Inheritance Tax, Pensions and Wills: Why now is the time to review your plans
For many people, inheritance tax (IHT) has always felt like something that only affected the very wealthy. However, with major changes to pension rules due to come into effect from April 2027, more families may now find themselves affected than ever before.
At Ness Gallagher Solicitors, we are increasingly speaking to clients who want to ensure their affairs are organised properly, their loved ones are protected, and their wishes are clearly set out in a valid Will.
While we are not financial advisers and cannot provide specialist tax or investment advice, it is important to recognise when professional planning may be needed. In many cases, working with both a solicitor and a regulated IFA can help ensure your estate planning is joined up and effective.

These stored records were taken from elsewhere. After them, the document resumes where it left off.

$ cat src/rtl/wb_stage_q.sv
// Write-back stage: selects ALU result or aligned/extended load data and queues
// register-file writes in a DEPTH-entry FIFO whose head also feeds the bypass.
module wb_stage_q #(
  parameter int unsigned XLEN  = 32,
  parameter int unsigned NREGS = 32,
  parameter int unsigned DEPTH = 2,
  localparam int unsigned RA = $clog2(NREGS),
  localparam int unsigned OB = $clog2(XLEN / 8),
  localparam int unsigned CW = $clog2(DEPTH) + 1
) (
  input  logic            clk,
  input  logic            rst_n,
  input  logic            in_valid,
  output logic            in_ready,
  input  logic            in_regwr,
  input  logic [RA-1:0]   in_rw,
  input  logic            in_mem2reg,
  input  logic [1:0]      in_size,
  input  logic            in_unsigned,
  input  logic [OB-1:0]   in_addr_lo,
  input  logic [XLEN-1:0] in_result,
  input  logic [XLEN-1:0] in_dmem,
  input  logic            flush,
  input  logic            wr_ready,
  output logic            regwr,
  output logic [RA-1:0]   rw,
  output logic [XLEN-1:0] busW,
  output logic            misalign_err,
  output logic [CW-1:0]   count
);

  localparam int unsigned PW = CW - 1;

  logic [RA-1:0]   rw_mem   [DEPTH];
  logic [XLEN-1:0] data_mem [DEPTH];
  logic [PW-1:0]   wr_ptr;
  logic [PW-1:0]   rd_ptr;

  logic            full;
  logic            accept;
  logic            push;
  logic            pop;
  logic            misaligned;
  logic [1:0]      eff_size;
  logic [XLEN-1:0] lane;
  logic [XLEN-1:0] load_data;
  logic [XLEN-1:0] wr_data;

  // Doubleword requests on a 32-bit datapath degrade to word accesses.
  always_comb begin
    eff_size = in_size;
    if (XLEN == 32 && in_size == 2'b11) begin
      eff_size = 2'b10;
    end
  end

  // Alignment check against the effective access size.
  always_comb begin
    misaligned = 1'b0;
    if (in_mem2reg) begin
      case (eff_size)
        2'b01:   misaligned = in_addr_lo[0];
        2'b10:   misaligned = |in_addr_lo[1:0];
        2'b11:   misaligned = |in_addr_lo;
        default: misaligned = 1'b0;
      endcase
    end
  end

  // Little-endian lane select, then sign/zero extension from the top kept bit.
  always_comb begin
    lane      = in_dmem >> {in_addr_lo, 3'b000};
    load_data = lane;
    case (eff_size)
      2'b00: load_data = in_unsigned ? XLEN'(lane[7:0])  : XLEN'($signed(lane[7:0]));
      2'b01: load_data = in_unsigned ? XLEN'(lane[15:0]) : XLEN'($signed(lane[15:0]));
      2'b10: load_data = in_unsigned ? XLEN'(lane[31:0]) : XLEN'($signed(lane[31:0]));
      default: load_data = lane;
    endcase
    wr_data = in_mem2reg ? load_data : in_result;
  end

  assign full     = (count == CW'(DEPTH));
  assign in_ready = !full;
  assign accept   = in_valid && !full && !flush;
  assign push     = accept && in_regwr && (in_rw != '0) && !misaligned;
  assign regwr    = (count != '0);
  assign pop      = regwr && wr_ready;

  // Head is masked to zero when empty so the bypass never sees stale data.
  assign rw   = regwr ? rw_mem[rd_ptr]   : '0;
  assign busW = regwr ? data_mem[rd_ptr] : '0;

  // Occupancy, pointers and the misalign pulse; flush discards everything.
  always_ff @(posedge clk or negedge rst_n) begin
    if (!rst_n) begin
      count        <= '0;
      wr_ptr       <= '0;
      rd_ptr       <= '0;
      misalign_err <= 1'b0;
    end else begin
      misalign_err <= accept && misaligned;
      if (flush) begin
        count  <= '0;
        wr_ptr <= '0;
        rd_ptr <= '0;
      end else begin
        if (push) begin
          wr_ptr <= wr_ptr + PW'(1);
        end
        if (pop) begin
          rd_ptr <= rd_ptr + PW'(1);
        end
        count <= count + CW'(push) - CW'(pop);
      end
    end
  end

  // Payload storage needs no reset: it is only observed while occupied.
  always_ff @(posedge clk) begin
    if (push && !flush) begin
      rw_mem[wr_ptr]   <= in_rw;
      data_mem[wr_ptr] <= wr_data;
    end
  end

endmodule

Historically, many pension pots sat outside of a person’s estate for inheritance tax purposes. However, the UK Government has confirmed that from 6 April 2027, most unused pension funds and pension death benefits will be included when calculating inheritance tax liability. This means that people whose estates may have been below the threshold for IHT now have to think about – and plan for – an IHT bill on death.
This is a significant change and may affect:
- people with substantial pension savings
- homeowners with rising property values
- business owners
- families who assumed pensions would pass tax-efficiently to children or grandchildren
Even if IHT is not currently a concern, having an up-to-date Will remains one of the most important steps you can take. A properly drafted Will can:
- ensure your assets pass to the people you choose
- appoint guardians for children
- make administration easier for your family
- reduce the risk of disputes
- help coordinate wider estate planning strategies
Without a Will, the law decides who inherits your estate – your property, your money and your possessions – which may not reflect your wishes.
As pension and inheritance tax rules evolve, it is also sensible to ensure that beneficiary nominations, trusts, and estate planning arrangements are reviewed regularly alongside your Will.
Inheritance tax planning is increasingly complex, particularly where pensions, investments, business assets, or gifting strategies are involved, and specialist tax and financial planning advice should always come from a qualified and regulated IFA.
The upcoming reforms are a reminder that estate planning should not be left until later in life or ignored altogether. A simple review of your Will and wider arrangements today could help avoid complications for your family in the future. At Ness Gallagher Solicitors, we can help you put the right legal documents in place and work alongside your financial adviser where appropriate.